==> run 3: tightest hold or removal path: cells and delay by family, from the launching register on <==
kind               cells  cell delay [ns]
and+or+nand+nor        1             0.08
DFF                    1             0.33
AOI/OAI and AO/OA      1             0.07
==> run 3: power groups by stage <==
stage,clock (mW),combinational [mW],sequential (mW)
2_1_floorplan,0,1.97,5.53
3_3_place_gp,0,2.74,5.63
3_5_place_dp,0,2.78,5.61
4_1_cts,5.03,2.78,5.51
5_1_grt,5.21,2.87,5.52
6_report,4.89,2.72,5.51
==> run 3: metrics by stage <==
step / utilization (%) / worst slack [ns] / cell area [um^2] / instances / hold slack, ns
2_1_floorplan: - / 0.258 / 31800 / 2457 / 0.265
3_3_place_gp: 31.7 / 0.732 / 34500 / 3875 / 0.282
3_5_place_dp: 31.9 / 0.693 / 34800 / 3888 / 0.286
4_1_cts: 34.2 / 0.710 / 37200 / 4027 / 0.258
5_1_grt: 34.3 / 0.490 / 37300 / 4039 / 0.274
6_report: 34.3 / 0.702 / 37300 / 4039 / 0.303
--- config.mk ---
export PLATFORM = sky130hd
export DESIGN_NAME = seird_useq
export DESIGN_NICKNAME = d
export VERILOG_FILES = /design/src/design/seird_pkg.sv /design/src/design/seird_useq.sv
export SDC_FILE = /design/constraint.sdc
export NUM_CORES = 1
export LEC_CHECK = 0
export BUFFER_PORTS_ARGS = -buffer_cell sky130_fd_sc_hd__buf_4
export CORE_UTILIZATION = 43
export DETAILED_ROUTE_END_ITERATION = 8
export PLACE_DENSITY = 0.75
export REMOVE_ABC_BUFFERS = 1
export SYNTH_ARGS = -nofsm -noshare
export SYNTH_HDL_FRONTEND = slang
export SYNTH_SLANG_ARGS = --single-unit
export TNS_END_PERCENT = 20
--- constraint.sdc ---
create_clock -name clk -period 1.8 [get_ports clk]
set_input_delay 0.45 -clock clk [delete_from_list [all_inputs] [get_ports clk]]
set_output_delay 0.45 -clock clk [all_outputs]
set_load 0.005 [all_outputs]
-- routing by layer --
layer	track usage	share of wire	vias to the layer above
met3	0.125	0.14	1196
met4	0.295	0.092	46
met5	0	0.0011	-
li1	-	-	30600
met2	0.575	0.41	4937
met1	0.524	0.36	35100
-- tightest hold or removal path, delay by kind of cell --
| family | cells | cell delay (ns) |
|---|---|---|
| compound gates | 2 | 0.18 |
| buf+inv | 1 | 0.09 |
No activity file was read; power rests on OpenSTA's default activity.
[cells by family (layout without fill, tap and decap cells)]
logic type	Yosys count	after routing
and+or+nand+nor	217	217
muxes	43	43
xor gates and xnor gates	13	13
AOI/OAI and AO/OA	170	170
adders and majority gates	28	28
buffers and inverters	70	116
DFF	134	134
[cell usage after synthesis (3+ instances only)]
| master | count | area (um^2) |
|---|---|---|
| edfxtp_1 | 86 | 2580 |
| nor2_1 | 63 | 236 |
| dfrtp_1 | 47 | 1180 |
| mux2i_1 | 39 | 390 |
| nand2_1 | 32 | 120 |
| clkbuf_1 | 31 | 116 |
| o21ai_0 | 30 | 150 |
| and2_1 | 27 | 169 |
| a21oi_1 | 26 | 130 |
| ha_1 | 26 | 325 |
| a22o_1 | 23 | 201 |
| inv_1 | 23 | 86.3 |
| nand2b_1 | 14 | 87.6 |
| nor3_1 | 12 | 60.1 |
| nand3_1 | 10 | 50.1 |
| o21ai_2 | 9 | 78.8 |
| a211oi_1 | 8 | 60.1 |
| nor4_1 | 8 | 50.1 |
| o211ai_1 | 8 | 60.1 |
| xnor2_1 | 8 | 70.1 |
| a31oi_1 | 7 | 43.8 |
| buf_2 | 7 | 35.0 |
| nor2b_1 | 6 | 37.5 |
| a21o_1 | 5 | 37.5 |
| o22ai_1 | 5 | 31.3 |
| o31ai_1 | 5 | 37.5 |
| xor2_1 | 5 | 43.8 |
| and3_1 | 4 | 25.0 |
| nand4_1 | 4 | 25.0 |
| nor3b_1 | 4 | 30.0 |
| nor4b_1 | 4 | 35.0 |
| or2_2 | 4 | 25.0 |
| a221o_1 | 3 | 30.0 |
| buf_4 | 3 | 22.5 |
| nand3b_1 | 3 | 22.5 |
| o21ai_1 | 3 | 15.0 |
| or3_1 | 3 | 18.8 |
## config.mk

```make
export PLATFORM = sky130hd
export DESIGN_NAME = delimited_frame_receiver_top
export DESIGN_NICKNAME = d
export VERILOG_FILES = /design/src/rtl/dfr_pkg.sv /design/src/rtl/dfr_cfg.sv /design/src/rtl/dfr_parse.sv /design/src/rtl/delimited_frame_receiver_top.sv
export SDC_FILE = /design/constraint.sdc
export NUM_CORES = 1
export LEC_CHECK = 0
export BUFFER_PORTS_ARGS = -buffer_cell sky130_fd_sc_hd__buf_2
export CORE_ASPECT_RATIO = 0.5
export CORE_MARGIN = 2
export CORE_UTILIZATION = 55
export CTS_BUF_LIST = sky130_fd_sc_hd__clkbuf_8 sky130_fd_sc_hd__clkbuf_16
export CTS_CLUSTER_SIZE = 16
export DETAILED_ROUTE_END_ITERATION = 6
export PLACE_DENSITY = 0.75
export SYNTH_ARGS = -nofsm -noshare
export SYNTH_HDL_FRONTEND = slang
export SYNTH_HIERARCHICAL = 1
export SYNTH_SLANG_ARGS = --single-unit
```

## constraint.sdc

```tcl
create_clock -name clk -period 3.3 [get_ports clk]
set_clock_uncertainty 0.1 [all_clocks]
set_input_delay 0.66 -clock clk [delete_from_list [all_inputs] [get_ports clk]]
set_output_delay 0.66 -clock clk [all_outputs]
set_load 0.01 [all_outputs]
```

## src/rtl/dfr_pkg.sv

```systemverilog
// ----------------------------------------------------------------------------
// dfr_pkg
// Types and constants shared by the delimited frame receiver modules.
// ----------------------------------------------------------------------------
`default_nettype none

package dfr_pkg;

	// Payload buffer depth seen by the frame limit
	localparam int BUF_DEPTH = 256;

	localparam int BYTE_W  = 8;
	localparam int CNT_W   = 9;
	localparam int IDX_W   = 8;
	localparam int ADDR_W  = 2;
	localparam int CDATA_W = 9;
	localparam int RES_W   = 28;
	localparam int TDATA_W = ((RES_W + 7) / 8) * 8;

	// Register indexes of the configuration port
	typedef enum logic [ADDR_W-1:0] {
		REG_HEADER    = 2'd0,
		REG_FOOTER1   = 2'd1,
		REG_FOOTER2   = 2'd2,
		REG_MAX_PAYLD = 2'd3
	} reg_idx_t;

	localparam logic [BYTE_W-1:0] HEADER_RST    = 8'h22;
	localparam logic [BYTE_W-1:0] FOOTER1_RST   = 8'h55;
	localparam logic [BYTE_W-1:0] FOOTER2_RST   = 8'h66;
	localparam logic [CNT_W-1:0]  MAX_PAYLD_RST = 9'd200;

	typedef enum logic [2:0] {
		PH_HUNT    = 3'b001,
		PH_PAYLOAD = 3'b010,
		PH_FOOTER  = 3'b100
	} phase_t;

	typedef struct packed {
		logic [BYTE_W-1:0] header_byte;
		logic [BYTE_W-1:0] first_footer_byte;
		logic [BYTE_W-1:0] second_footer_byte;
		logic [CNT_W-1:0]  max_payload;
	} cfg_t;

	typedef struct packed {
		logic              store_valid;
		logic [IDX_W-1:0]  store_index;
		logic [BYTE_W-1:0] store_data;
		logic              frame_done;
		logic [CNT_W-1:0]  frame_length;
		logic              frame_dropped;
	} res_t;

endpackage

`default_nettype wire

```

## src/rtl/dfr_cfg.sv

```systemverilog
// ----------------------------------------------------------------------------
// dfr_cfg
// Configuration register file, write only.
// ----------------------------------------------------------------------------
`default_nettype none

module dfr_cfg (
	input  wire                          clk,
	input  wire                          arst_n,
	input  wire                          cfg_we,
	input  wire [dfr_pkg::ADDR_W-1:0]    cfg_addr,
	input  wire [dfr_pkg::CDATA_W-1:0]   cfg_wdata,
	output dfr_pkg::cfg_t                cfg
);
	import dfr_pkg::*;

	cfg_t cfg_q;

	always_ff @(posedge clk or negedge arst_n) begin
		if (!arst_n) begin
			cfg_q.header_byte        <= HEADER_RST;
			cfg_q.first_footer_byte  <= FOOTER1_RST;
			cfg_q.second_footer_byte <= FOOTER2_RST;
			cfg_q.max_payload        <= MAX_PAYLD_RST;
		end else if (cfg_we) begin
			case (reg_idx_t'(cfg_addr))
				REG_HEADER:    cfg_q.header_byte        <= cfg_wdata[BYTE_W-1:0];
				REG_FOOTER1:   cfg_q.first_footer_byte  <= cfg_wdata[BYTE_W-1:0];
				REG_FOOTER2:   cfg_q.second_footer_byte <= cfg_wdata[BYTE_W-1:0];
				REG_MAX_PAYLD: cfg_q.max_payload        <= cfg_wdata[CNT_W-1:0];
				default: ;
			endcase
		end
	end

	assign cfg = cfg_q;

endmodule

`default_nettype wire

```

## src/rtl/dfr_parse.sv

```systemverilog
// ----------------------------------------------------------------------------
// dfr_parse
// Frame phase tracker and payload counter; computes one result per byte.
// ----------------------------------------------------------------------------
`default_nettype none

module dfr_parse (
	input  wire                        clk,
	input  wire                        arst_n,
	input  wire                        step,
	input  wire [dfr_pkg::BYTE_W-1:0]  rx_byte,
	input  wire dfr_pkg::cfg_t         cfg,
	output dfr_pkg::res_t              res
);
	import dfr_pkg::*;

	phase_t           phase_q, phase_nxt;
	logic [CNT_W-1:0] count_q, count_nxt;
	logic [CNT_W-1:0] limit;

	// limit = min(max_payload, BUF_DEPTH)
	always_comb begin
		limit = cfg.max_payload;
		if (int'(cfg.max_payload) > BUF_DEPTH) begin
			limit = CNT_W'(BUF_DEPTH);
		end
	end

	always_comb begin
		phase_nxt = phase_q;
		count_nxt = count_q;
		res       = '0;
		case (phase_q)
			PH_PAYLOAD: begin
				if (rx_byte == cfg.first_footer_byte) begin
					phase_nxt = PH_FOOTER;
				end else if (count_q >= limit) begin
					res.frame_dropped = 1'b1;
					phase_nxt         = PH_HUNT;
				end else begin
					res.store_valid = 1'b1;
					res.store_index = count_q[IDX_W-1:0];
					res.store_data  = rx_byte;
					count_nxt       = count_q + CNT_W'(1);
				end
			end
			PH_FOOTER: begin
				if (rx_byte == cfg.second_footer_byte) begin
					res.frame_done   = 1'b1;
					res.frame_length = count_q;
				end else begin
					res.frame_dropped = 1'b1;
				end
				phase_nxt = PH_HUNT;
			end
			default: begin
				phase_nxt = PH_HUNT;
				if (rx_byte == cfg.header_byte) begin
					phase_nxt = PH_PAYLOAD;
					count_nxt = '0;
				end
			end
		endcase
	end

	always_ff @(posedge clk or negedge arst_n) begin
		if (!arst_n) begin
			phase_q <= PH_HUNT;
			count_q <= '0;
		end else if (step) begin
			phase_q <= phase_nxt;
			count_q <= count_nxt;
		end
	end

endmodule

`default_nettype wire

```

## src/rtl/delimited_frame_receiver_top.sv

```systemverilog
// ----------------------------------------------------------------------------
// delimited_frame_receiver_top
// Byte stream frame parser: header, payload, first footer, second footer.
// ----------------------------------------------------------------------------
// Takes one received byte per transaction and returns exactly one result per
// byte: a payload buffer write, a frame-done pulse with the payload length, a
// drop flag, or all zeros. Throughput is one byte per clock while m_tready
// does not stall the output; each byte passes the input register and then the
// result register, with the phase and count update sitting between them. The
// output register lets a new byte enter while a result waits for m_tready.
// Configuration is written through cfg_we/cfg_addr/cfg_wdata and must only
// change while no byte is in flight.
`default_nettype none

module delimited_frame_receiver_top (
	input  wire                          clk,
	input  wire                          arst_n,
	input  wire                          cfg_we,
	input  wire [dfr_pkg::ADDR_W-1:0]    cfg_addr,
	input  wire [dfr_pkg::CDATA_W-1:0]   cfg_wdata,
	input  wire                          s_tvalid,
	output logic                         s_tready,
	input  wire [dfr_pkg::BYTE_W-1:0]    s_tdata,   // [7:0] rx_byte
	output logic                         m_tvalid,
	input  wire                          m_tready,
	// [0] store_valid, [8:1] store_index, [16:9] store_data, [17] frame_done,
	// [26:18] frame_length, [27] frame_dropped, upper bits zero
	output logic [dfr_pkg::TDATA_W-1:0]  m_tdata
);
	import dfr_pkg::*;

	cfg_t              cfg;
	res_t              res;
	res_t              res_q;
	logic              valid_s1;
	logic [BYTE_W-1:0] byte_s1;
	logic              out_valid_q;
	logic              advance;

	assign advance  = !out_valid_q || m_tready;
	assign s_tready = !valid_s1 || advance;

	always_ff @(posedge clk or negedge arst_n) begin
		if (!arst_n) begin
			valid_s1 <= 1'b0;
		end else if (s_tready) begin
			valid_s1 <= s_tvalid;
		end
	end

	always_ff @(posedge clk) begin
		if (s_tready && s_tvalid) begin
			byte_s1 <= s_tdata;
		end
	end

	dfr_cfg u_cfg (
		.clk       (clk),
		.arst_n    (arst_n),
		.cfg_we    (cfg_we),
		.cfg_addr  (cfg_addr),
		.cfg_wdata (cfg_wdata),
		.cfg       (cfg)
	);

	dfr_parse u_parse (
		.clk     (clk),
		.arst_n  (arst_n),
		.step    (valid_s1 && advance),
		.rx_byte (byte_s1),
		.cfg     (cfg),
		.res     (res)
	);

	always_ff @(posedge clk or negedge arst_n) begin
		if (!arst_n) begin
			out_valid_q <= 1'b0;
		end else if (advance) begin
			out_valid_q <= valid_s1;
		end
	end

	always_ff @(posedge clk) begin
		if (advance && valid_s1) begin
			res_q <= res;
		end
	end

	assign m_tvalid = out_valid_q;
	assign m_tdata  = {{(TDATA_W-RES_W){1'b0}}, res_q.frame_dropped, res_q.frame_length,
		res_q.frame_done, res_q.store_data, res_q.store_index, res_q.store_valid};

	// a result reports at most one kind of event
	a_one_event: assert property (@(posedge clk) disable iff (!arst_n)
		m_tvalid |-> ($countones({res_q.store_valid, res_q.frame_done,
			res_q.frame_dropped}) <= 1))
		else $error("more than one event in a result");

	// completed frame never longer than the buffer
	a_len_bound: assert property (@(posedge clk) disable iff (!arst_n)
		(m_tvalid && res_q.frame_done) |-> (int'(res_q.frame_length) <= BUF_DEPTH))
		else $error("frame length beyond buffer depth");

	// input is only held off when both stages are full and the output stalls
	a_backpressure: assert property (@(posedge clk) disable iff (!arst_n)
		!s_tready |-> (valid_s1 && out_valid_q && !m_tready))
		else $error("input stalled without output backpressure");

endmodule

`default_nettype wire
```

==> metrics <==
status finished clean; Hold Violations, Final 0; fin cells 457; Final period util 0.911; placed cells 441; via count 2,505; core area 6810 µm²; RSZ-0062 raised after global routing false; CTS buffer count 9; Worst-Skew Late Latency 0.34 ns; CP Capture Point u_parse/count_q[8]; max-slew violations 0; hold crit path type input pin to flop; dominant cell type by area after synthesis edfxtp_1; Peak Freq 333 MHz; initial antenna violation count 0; sequential cell area fraction in the yosys report 0.577; most numerous cell in the Yosys netlist edfxtp_1; R2R cell count 8; critical path data arrival time 3.13 ns; synthesized flop and latch total 83; port bufs 53; Mapped Cells 300; final-layout fill cell count 512; Synth top area share 0.274; diode count 0; FFs w/ async S/R, synth 0.566; largest fanout on the critical path 12; Worst Max-Slew Pin Slew 1.04 ns; beginning of the worst hold path s_tdata[2]; area grow syn2layout 17.0%; Metal-1 WL 3.35 mm; wire length on met2 3.51 mm; total track usage 0.210; hold buffer count at cts 0; Setup TNS 0 ns; Placer Congestion 0.827; worst-case clock buffer depth 2; DP HPWL 5.29 mm; CTS resizes 0; EDFF count, synth 36; global-route wire length before repair 12.3 mm; commonest cells in the synthesized netlist edfxtp_1, dfrtp_1, mux2_2; Rel. slew slack 0.305; vias in the first global route 2,489; drt via density 5.48; final net count 394; top routing layer used met4; VDD IR max 0.398 mV; crit end category flop; Netlist cell types 54; FP Rows 21; Pleak 1.94 nW; Root Driver clkbuf_16; DRC viols 0; CTS tree built; Initial Utilization 0.579; Total Wirelength 7.42 mm; Startpoint Class flop; worst r2r src u_cfg/cfg[8]; r2r endpoint u_parse/count_q[8]; Worst Setup SP u_cfg/cfg[8]; Die W 124 µm; # IOs 58; Final Setup Violations 0; Synth Area per Inst 13.1 µm²; max capacitance violation total 0; Die Ht 63.9 µm; share of layout cells above drive strength 1 0.345; Pwr Density 685 nW/µm²; TritonCTS sink count 83; most used flip-flop cell after synthesis edfxtp_1; metal3 WL 474 µm; r2r setup slk 0.29 ns; dominant cells by area after synthesis edfxtp_1, dfrtp_1, mux2_2; grt ovf 0; routed length per instance 16.2 µm; clk slew on worst S/H paths 0.06 ns; die area 7900 µm²; DRT Pass-1 Iters 4; antenna viol nets, final 0; Synth Cell Area 3940 µm²; warnings from Yosys 6; Worst EP required 3.42 ns; largest net degree at the start of global routing 48; Crit Path Class flop to flop; Final min period 3.01 ns; initial DRC count 154; # Post-CTS Setup Buffers 0; # H-tree levels 3
logic make-up after synthesis:
group | share of synthesized area
AOI/OAI and AO/OA | 0.0613
xor gates and xnor gates | 0.0533
adders and majority gates | 0.0318
buffers and inverters | 0.0257
DFF | 0.577
muxes | 0.0943
other | 0.000952
and+or+nand+nor | 0.155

## About this exercise
Among the entries above, find the line with "[cell usage after" and the line with "o21ai_1 | 3 | 15.0 |"; give again exactly these two lines and all lines between them.

## Written answer
[cell usage after synthesis (3+ instances only)]
| master | count | area (um^2) |
|---|---|---|
| edfxtp_1 | 86 | 2580 |
| nor2_1 | 63 | 236 |
| dfrtp_1 | 47 | 1180 |
| mux2i_1 | 39 | 390 |
| nand2_1 | 32 | 120 |
| clkbuf_1 | 31 | 116 |
| o21ai_0 | 30 | 150 |
| and2_1 | 27 | 169 |
| a21oi_1 | 26 | 130 |
| ha_1 | 26 | 325 |
| a22o_1 | 23 | 201 |
| inv_1 | 23 | 86.3 |
| nand2b_1 | 14 | 87.6 |
| nor3_1 | 12 | 60.1 |
| nand3_1 | 10 | 50.1 |
| o21ai_2 | 9 | 78.8 |
| a211oi_1 | 8 | 60.1 |
| nor4_1 | 8 | 50.1 |
| o211ai_1 | 8 | 60.1 |
| xnor2_1 | 8 | 70.1 |
| a31oi_1 | 7 | 43.8 |
| buf_2 | 7 | 35.0 |
| nor2b_1 | 6 | 37.5 |
| a21o_1 | 5 | 37.5 |
| o22ai_1 | 5 | 31.3 |
| o31ai_1 | 5 | 37.5 |
| xor2_1 | 5 | 43.8 |
| and3_1 | 4 | 25.0 |
| nand4_1 | 4 | 25.0 |
| nor3b_1 | 4 | 30.0 |
| nor4b_1 | 4 | 35.0 |
| or2_2 | 4 | 25.0 |
| a221o_1 | 3 | 30.0 |
| buf_4 | 3 | 22.5 |
| nand3b_1 | 3 | 22.5 |
| o21ai_1 | 3 | 15.0 |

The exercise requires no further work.